Saved data entries
##########

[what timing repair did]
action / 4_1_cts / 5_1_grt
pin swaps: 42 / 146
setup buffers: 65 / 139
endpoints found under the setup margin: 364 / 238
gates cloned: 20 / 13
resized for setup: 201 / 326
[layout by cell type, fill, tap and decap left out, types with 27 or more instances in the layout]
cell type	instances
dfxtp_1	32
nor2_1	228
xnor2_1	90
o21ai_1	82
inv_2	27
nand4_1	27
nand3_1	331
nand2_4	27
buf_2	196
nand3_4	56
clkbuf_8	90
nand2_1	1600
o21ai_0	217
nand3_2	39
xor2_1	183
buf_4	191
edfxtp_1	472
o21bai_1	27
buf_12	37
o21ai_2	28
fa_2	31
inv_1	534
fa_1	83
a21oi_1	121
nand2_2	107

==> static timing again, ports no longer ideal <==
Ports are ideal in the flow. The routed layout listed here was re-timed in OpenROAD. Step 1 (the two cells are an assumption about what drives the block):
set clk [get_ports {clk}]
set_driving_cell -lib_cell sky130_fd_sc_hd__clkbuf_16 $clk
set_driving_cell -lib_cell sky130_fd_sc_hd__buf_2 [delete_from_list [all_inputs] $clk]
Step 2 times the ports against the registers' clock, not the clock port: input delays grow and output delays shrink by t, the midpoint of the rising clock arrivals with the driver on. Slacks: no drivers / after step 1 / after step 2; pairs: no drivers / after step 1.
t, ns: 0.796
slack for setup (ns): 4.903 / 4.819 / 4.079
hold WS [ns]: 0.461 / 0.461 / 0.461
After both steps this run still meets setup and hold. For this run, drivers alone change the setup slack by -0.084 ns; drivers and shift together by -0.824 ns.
This is an optimization exercise on Yosys and OpenROAD, whose aim is small area, not a production implementation.
In this exercise RTL edits were held to simulation tests only and were not proved equivalent to the original.
The clock port is modelled as an ideal driver; clocking choices that lean on that would not hold on a real chip.
Power is estimated from default activity; no workload was simulated.

// main
module main (
    input  wire       mclk,
    input  wire       rst,
    input  wire       MOSI,
    input  wire       SCK,
    input  wire       CS,
    output wire       MISO,
    output wire [7:0] SEG,
    output wire [7:0] DEG
);
Size in the first run: about 630 cells after synthesis, roughly 22 I/O pins, ~0.0073 mm^2 of cells after synthesis.
==> flow/config.mk <==
export PLATFORM = sky130hd
export DESIGN_NAME = main
export DESIGN_NICKNAME = main
export VERILOG_FILES = /design/flow/design.v
export SDC_FILE = /design/flow/constraint.sdc
export NUM_CORES = 4
export LEC_CHECK = 0
export CAP_MARGIN = 20
export CORE_MARGIN = 2
export CORE_UTILIZATION = 80
export SLEW_MARGIN = 20
==> flow/constraint.sdc <==
create_clock -name core_clock -period 10.0 [get_ports {mclk}]
set_input_delay 2.0000 -clock core_clock [delete_from_list [all_inputs] [get_ports {mclk}]]
set_output_delay 2.0000 -clock core_clock [all_outputs]
set_load 0.01 [all_outputs]
standard.sh (not shown) runs the stock make flow with config.mk's settings and CLKGATE_MAP_FILE= SYNTH_SCRIPT=/design/flow/synth_recipe.tcl, a recipe that flattens the netlist after the stock synthesis.
==> flow/flow/run.sh <==
#!/bin/bash
set -euo pipefail
W=$(pwd)
F="$W/flow"

make -C "$FLOW_HOME" DESIGN_CONFIG="$W/config.mk" WORK_HOME="$W/orfs" \
    CLKGATE_MAP_FILE= SYNTH_SCRIPT="$F/own_synth.tcl" synth > "$W/own_synth.log" 2>&1

export CTS_ARGS="-sink_clustering_enable -repair_clock_nets -dont_use_dummy_load -root_buf sky130_fd_sc_hd__clkbuf_16 -buf_list {sky130_fd_sc_hd__clkbuf_4}"
export POST_CTS_TCL="$F/post_cts.tcl"
export BUFFER_PORTS_ARGS="-buffer_cell sky130_fd_sc_hd__buf_1"
bash "$W/standard.sh" finish > "$W/own_layout.log" 2>&1
==> flow/flow/area.abc <==
&get -n
&st
&dc2
&dc2
&dch -f
&nf -a -R 100 -E 1000
&put
topo
==> flow/flow/own_synth.tcl <==
# Standard synthesis (synth_recipe.tcl) with one change: the combinational
# logic is mapped by ABC with an area-oriented script, and full/half adders
# are left to ABC instead of being extracted first. Registers are mapped by
# the same steps as in the standard synthesis, so they keep its names and cells.
proc synth {args} { yosys synth -nofsm -noshare {*}$args }
set ::env(ADDER_MAP_FILE) ""
set own_abc_script [file join [file dirname [file normalize [info script]]] area.abc]
proc abc {args} {
    global own_abc_script
    set out {}
    set skip 0
    foreach a $args {
        if {$skip} { set skip 0; continue }
        if {$a eq "-script"} { set skip 1; continue }
        lappend out $a
    }
    yosys abc -script $own_abc_script {*}$out
}
source $::env(SCRIPTS_DIR)/synth.tcl
# left out here: clear keep_hierarchy, flatten, clean up, hide names made inside functions, write 1_2_yosys.v
==> flow/flow/post_cts.tcl <==
# After clock tree synthesis (small leaf buffers, large root): upsize any
# leaf clock buffer whose flip-flop clock pins see more than 110 ps of slew,
# then legalize the placement again.
set clk_target 0.110
set clk_next [dict create sky130_fd_sc_hd__clkbuf_1 sky130_fd_sc_hd__clkbuf_2 \
  sky130_fd_sc_hd__clkbuf_2 sky130_fd_sc_hd__clkbuf_4 \
  sky130_fd_sc_hd__clkbuf_4 sky130_fd_sc_hd__clkbuf_8 \
  sky130_fd_sc_hd__clkbuf_8 sky130_fd_sc_hd__clkbuf_16]
estimate_parasitics -placement
set clk_changed 0
foreach b [get_cells clkbuf_*] {
  while 1 {
    set net [get_nets -of_objects [get_pins -of_objects $b -filter "direction == output"]]
    set mx 0
    foreach p [get_pins -of_objects $net -filter "direction == input"] {
      set s [get_property $p slew_max]
      if {$s > $mx} { set mx $s }
    }
    set m [get_property $b ref_name]
    if {$mx <= $clk_target || ![dict exists $clk_next $m]} { break }
    replace_cell $b [dict get $clk_next $m]
    estimate_parasitics -placement
    incr clk_changed
    puts "post_cts: [get_full_name $b] $m -> [get_property $b ref_name] (slew $mx)"
  }
}
if {$clk_changed > 0} {
  detailed_placement
  check_placement -verbose
  estimate_parasitics -placement
}
==> next run, changes <==
==> flow/flow/run.sh (replaced) <==
#!/bin/bash
set -euo pipefail
W=$(pwd)
F="$W/flow"

make -C "$FLOW_HOME" DESIGN_CONFIG="$W/config.mk" WORK_HOME="$W/orfs" \
    CLKGATE_MAP_FILE= SYNTH_SCRIPT="$F/own_synth.tcl" synth > "$W/own_synth.log" 2>&1

export CTS_ARGS="-sink_clustering_enable -repair_clock_nets -dont_use_dummy_load -buf_list {sky130_fd_sc_hd__clkbuf_4 sky130_fd_sc_hd__clkbuf_8} -sink_clustering_size 25"
export BUFFER_PORTS_ARGS="-buffer_cell sky130_fd_sc_hd__buf_1"
bash "$W/standard.sh" finish > "$W/own_layout.log" 2>&1
- CORE_UTILIZATION: 80 -> 40
removed: flow/flow/post_cts.tcl
Final cell count climbs by about 16%.
Worst setup slack is worse by 0.22 ns.
Sequential power stays flat.
Die area climbs by about 100%.
Via count shrinks by about 6%.
Cell area rose by about 2.5%.
Non-clock buffer count increases by 3.
Area after synthesis is unchanged.
Total power rises by about 0.44%.
Maximum frequency falls by 5.2%.
==> next run, changes <==
==> flow/run.sh (new file) <==
#!/bin/bash
# synth_recipe.tcl (not shown) runs the flow's synth.tcl, then flattens the netlist and writes it again
# the make line also repeats each setting of config.mk as NAME=value (left out here)
make -C /OpenROAD-flow-scripts/flow DESIGN_CONFIG=/design/flow/config.mk WORK_HOME=/design/flow/orfs CLKGATE_MAP_FILE= SYNTH_SCRIPT=/design/flow/synth_recipe.tcl finish
- ABC_AREA: not set -> 1
- CTS_BUF_LIST: not set -> sky130_fd_sc_hd__clkbuf_4 sky130_fd_sc_hd__clkbuf_8
- CTS_CLUSTER_SIZE: not set -> 30
removed: flow/flow/run.sh
removed: flow/flow/area.abc
removed: flow/flow/own_synth.tcl
removed: flow/standard.sh
Cell area goes up by 18%. Setup slack degrades by 1.5 ns. Via count goes up by 15%.

==> afterwards: timing with drivers on the ports <==
No port has a modelled driver above. Below, the same layouts with a new extraction and two added sets of constraints.
Step 1 (the two cells are an assumption about what drives the block):
set clk [get_ports {mclk}]
set_driving_cell -lib_cell sky130_fd_sc_hd__clkbuf_16 $clk
set_driving_cell -lib_cell sky130_fd_sc_hd__buf_2 [delete_from_list [all_inputs] $clk]
Step 2 adds t to the input delays and takes it off the output delays; t is the mean of the earliest and latest rising clock arrival at the registers after step 1. Input paths then give back, and output paths get back, about the clock's delay inside the block.
Slacks: no drivers / after step 1 / after step 2; pairs: no drivers / after step 1.
run | t (ns) | setup WS [ns] | worst setup path at the end | worst slew at a driven data input, ns | cell pins on the clock port's net
the first run | 0.420 | 5.988 / 5.946 / 5.667 | input to register | 0.03 | 1
the second run | 0.495 | 5.767 / 5.726 / 5.920 | input to register | 0.03 | 1
the third run | 0.495 | 4.235 / 4.193 / 4.689 | register to output | 0.03 | 1
After both steps setup and hold are still met in every run listed. For the first run, which loses most, drivers alone change the setup slack by -0.042 ns; drivers and shift together by -0.321 ns.
This is an optimization exercise on Yosys and OpenROAD, whose aim is small area and a short achievable clock period, not a production implementation.
No functional check of the RTL was part of any run shown here.
Power figures rest on the tool's default switching activity, not on a simulated workload.

==> flow/design.v (outline; a module is shown in full before it is edited, if it fits) <==
// module three_stage_mult: 1350 lines
// module mult_pi: 4 lines
// module mult_pj: 4 lines
// module mult_gi: 3 lines
// module mult_gj: 3 lines
// module mult_gk: 4 lines
// module mult_xr: 3 lines
// module mult_xnr: 3 lines
// module mult_ao22: 3 lines
// module mult_fa: 4 lines
// module mult_ha: 4 lines
module three_stage_mult(input [15:0] a, input [15:0] b, output [31:0] out, input clk);
  // ...
==> flow/flow/run.sh <==
#!/bin/bash
# Own layout flow: the standard synthesis and layout, except that the port
# buffers are plain buffers (buffer_ports -buffer_cell) rather than the delay
# buffers buffer_ports picks by default, clock tree synthesis adds no dummy loads,
# and timing repair aims at a larger setup margin. Each step's full output goes to
# its own log.
set -euo pipefail
bash standard.sh synth > flow_synth.log 2>&1
bash standard.sh "BUFFER_PORTS_ARGS=-buffer_cell sky130_fd_sc_hd__buf_2" \
  "CTS_ARGS=-sink_clustering_enable -repair_clock_nets -sink_clustering_size 30 -sink_clustering_max_diameter 100 -buf_list sky130_fd_sc_hd__clkbuf_8 -dont_use_dummy_load -root_buf sky130_fd_sc_hd__clkbuf_16" \
  SETUP_SLACK_MARGIN=5.6 finish > flow_layout.log 2>&1
==> flow/standard.sh <==
#!/bin/bash
# synth_recipe.tcl (not shown) runs the flow's synth.tcl, then flattens the netlist and writes it again
# the make line also repeats each setting of config.mk as NAME=value (left out here)
make -C /OpenROAD-flow-scripts/flow DESIGN_CONFIG=/design/flow/config.mk WORK_HOME=/design/flow/orfs CLKGATE_MAP_FILE= SYNTH_SCRIPT=/design/flow/synth_recipe.tcl "${@:-finish}"
==> flow/config.mk <==
export PLATFORM = sky130hd
export DESIGN_NAME = three_stage_mult
export DESIGN_NICKNAME = three_stage_mult
export VERILOG_FILES = /design/flow/design.v
export SDC_FILE = /design/flow/constraint.sdc
export NUM_CORES = 4
export LEC_CHECK = 0
export CAP_MARGIN = 20
export CORE_MARGIN = 2
export CORE_UTILIZATION = 40
export CTS_BUF_LIST = sky130_fd_sc_hd__clkbuf_8
export CTS_CLUSTER_DIAMETER = 100
export CTS_CLUSTER_SIZE = 30
export SETUP_SLACK_MARGIN = 5
export SLEW_MARGIN = 20
export SYNTH_HIERARCHICAL = 1
==> flow/constraint.sdc <==
create_clock -name core_clock -period 8.0 [get_ports {clk}]
set_input_delay 1.6000 -clock core_clock [delete_from_list [all_inputs] [get_ports {clk}]]
set_output_delay 1.6000 -clock core_clock [all_outputs]
set_load 0.01 [all_outputs]
==> flow_metrics.tcl, run 1 <==
set metrics [dict create \
    path_depth 1 \
    final-nonclk-buf-share 0.07035 \
    grt_use_met2 0.3070 \
    clkTransAtPathRegs_ns 0.09 \
    status "timing/DRC/antenna clean" \
    buffers 108 \
    routedLengthMet1_um 11020 \
    comb_power_w 0.00244 \
    cts_root_buffer "clkbuf_16" \
    insertion_delay_ns 0.39 \
    power.group.top "combinational logic" \
    p_int_w 0.002493 \
    pre_cts_ws_ns 5.065 \
    clockBufferDepth 2 \
    design_area_sq_um 11630 \
    seq_share 0.2911 \
    finClkSkew_ns 0.03501 \
    hold_violations 0 \
    multi_input_gates 656 \
    rr_worst_depth 6 \
    routed_wl_um 25050 \
    initial_core_util 0.4048 \
    hp-class "reg2reg" \
    dp_cells 1221 \
    critPathBufInv 1 \
    antenna_found_initial 0 \
    min_to "rp[0]" \
    gr-max-usage-layer "met2" \
    fmax_ghz 0.4128 \
    clk_share 0.02108 \
    cp_top_family "flip-flops" \
]
==> inputs of run 2 (changes only) <==
--- a/flow/flow/run.sh
+++ b/flow/flow/run.sh
@@ -9,3 +9,3 @@
 bash standard.sh "BUFFER_PORTS_ARGS=-buffer_cell sky130_fd_sc_hd__buf_2" \
-  "CTS_ARGS=-sink_clustering_enable -repair_clock_nets -sink_clustering_size 30 -sink_clustering_max_diameter 100 -buf_list sky130_fd_sc_hd__clkbuf_8 -dont_use_dummy_load -root_buf sky130_fd_sc_hd__clkbuf_16" \
-  SETUP_SLACK_MARGIN=5.6 finish > flow_layout.log 2>&1
+  "CTS_ARGS=-sink_clustering_enable -repair_clock_nets -sink_clustering_size 30 -sink_clustering_max_diameter 100 -buf_list sky130_fd_sc_hd__clkbuf_8 -dont_use_dummy_load" \
+  SETUP_SLACK_MARGIN=5.5 finish > flow_layout.log 2>&1
==> flow_metrics.tcl, run 2 <==
set metrics [dict create \
    area_growth_syn_to_layout_pct 10.97 \
    clock_sink_count 160 \
    pwr-share-clk 0.106 \
    min_period_ns 2.501 \
    critical_path_class "reg2out" \
    worst_slew_pin_slew_ns 0.6224 \
    nNetsFinal 1079 \
    maxSlewViolCount 0 \
    finClkSkew_ns 0.03778 \
    dp_cells 1221 \
    hp-class "reg2reg" \
    grt_max_degree 19 \
    die_h_um 160.4 \
    grt_pass1_vias 6888 \
    io_buffers 64 \
    vias 6749 \
    setup_viol 0 \
    fin_tns_setup_ns 0 \
    initial_core_util 0.4048 \
    clockBufferDepth 2 \
    grt_overflow 0 \
    cp_max_fo 1 \
    insertion_delay_ns 0.46 \
    clkTransAtPathRegs_ns 0.09 \
    synth_area_sq_um 9786 \
    grt.total_usage 0.1870 \
    pin_count 65 \
    p_leak_nw 3.998 \
    swShare 0.4159 \
    p_seq_frac 0.332 \
    viasPerCell 5.430 \
    htree_levels 4 \
    die_w_um 160.4 \
    n_antenna_cell 0 \
    slew_headroom 0.5845 \
    antenna_found_initial 0 \
    p_per_area_nw_per_um2 375.4 \
    drt-pass1-iter-count 7 \
    cts_root_buffer "clkbuf_8" \
    cpPeakStageDelay_ns 0.33 \
    drive_gt1_frac 0.3515 \
    finalNonFillerCells 1243 \
    path_cells "buf_6" \
    syn-instance-count 853 \
    arrival_ns 0.90 \
    yosys_warnings 7 \
    row_count 57 \
    grt_first_pass_wirelength_um 37790 \
    syn_avg_cell_area_sq_um 11.47 \
    drt_iter0_drc 494 \
    dp_hpwl_um 16630 \
    required_ns 6.40 \
    numCtsBuffers 17 \
    top_register "rp" \
    largestRegisters "rp (32), rt (17), ra (16)" \
    drc 0 \
    largest_register_ffs 32 \
    worst_setup_path_start_kind "flop" \
    final_util 0.4492 \
    ff2ff_setup_slack_ns 5.55 \
    fin_crit_sh 0.3127 \
    dieArea_sq_um 25730 \
    pwr-share-comb 0.562 \
    maxCapViolCount 0 \
    p_int_w 0.002381 \
    final_common_cell "a22o_1" \
    fin_hold_ws_ns 0.3201 \
    critPathBufInv 1 \
    cts_tree "built" \
    ir_worst_vdd_uv 261.1 \
    coreArea_sq_um 24180 \
    routedWlPerCell_um 18.69 \
    hold_violations 0 \
    routed_wl_um 23230 \
    fmax_ghz 0.3998 \
    rsz0062_at_grt "true" \
    ant_nets 0 \
    globalplace.congestion 0.8903 \
    cp_top_family "flip-flops" \
    p_sw_w 0.001695 \
    status "timing/DRC/antenna clean" \
    slowest_stage "dfxtp_2" \
    endpoint_kind "primary output" \
    final_cell_mix "120 x a22o_1, 117 x a21oi_2, 103 x dfxtp_1, 99 x fa_1, 58 x buf_2" \
]
## run 2: stage by stage
step / instance area [sq um] / setup WS (ns) / power, W
6_report: 10860 / 5.499 / 0.004076
5_1_grt: 10860 / 5.443 / 0.004464
4_1_cts: 10560 / 5.449 / 0.003837
3_3_place_gp: 10230 / 5.110 / 0.003297
3_5_place_dp: 10230 / 5.054 / 0.003327
2_1_floorplan: 9838 / 5.501 / 0.002839
## run 2: per-layer routing
metal,GRT usage,routed length [um],part of all wire,up-vias
li1,-,-,-,3147
met2,0.3053,11090,0.48,252
met4,0.06224,608,0.026,0
met3,0.04055,1398,0.060,50
met5,0,0,0,-
met1,0.2476,10130,0.44,3300
## run 2: power by group through the flow
stage	Clock, W	Combinational (W)	Sequential, W
after floorplan	0	0.00157	0.00127
after global placement	0	0.00194	0.00135
after detailed placement	0	0.00197	0.00136
after CTS	0.000458	0.00204	0.00134
after global routing	0.000485	0.00259	0.00139
final	0.000433	0.00229	0.00135
## run 2: timing repair
item | in CTS | in global routing
buffers inserted | 1 | 4
hold buffers | 0 | 0
pin swaps | 1 | 11
gates resized for setup | 52 | 65
endpoints found under the setup margin | 76 | 59
## run 2: final timing paths
path / startpoint / endpoint / cells after the start
setup / recovery: rp[30] / out[30] / 1
hold / removal: r2_f459 / rp[3] / 1
setup reg to reg: rc1[0] / r2_f381 / 5
hold reg to reg: r2_f459 / rp[3] / 1
## run 2: final cells by class
type	count	area [sq um]
inverter	17	63.81
timing repair buffer	69	395.4
multi-input combinational	656	6429
fill	2261	13320
sequential	160	3332
tap	324	405.4
clock buffer	17	234.0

##########

**Work required**
The lines to extract from the data above begin with the line containing "syn-instance-count 853 \" and end with the line containing "dieArea_sq_um 25730 \". Extract them exactly, including both.

**Written answer**
    syn-instance-count 853 \
    arrival_ns 0.90 \
    yosys_warnings 7 \
    row_count 57 \
    grt_first_pass_wirelength_um 37790 \
    syn_avg_cell_area_sq_um 11.47 \
    drt_iter0_drc 494 \
    dp_hpwl_um 16630 \
    required_ns 6.40 \
    numCtsBuffers 17 \
    top_register "rp" \
    largestRegisters "rp (32), rt (17), ra (16)" \
    drc 0 \
    largest_register_ffs 32 \
    worst_setup_path_start_kind "flop" \
    final_util 0.4492 \
    ff2ff_setup_slack_ns 5.55 \
    fin_crit_sh 0.3127 \
    dieArea_sq_um 25730 \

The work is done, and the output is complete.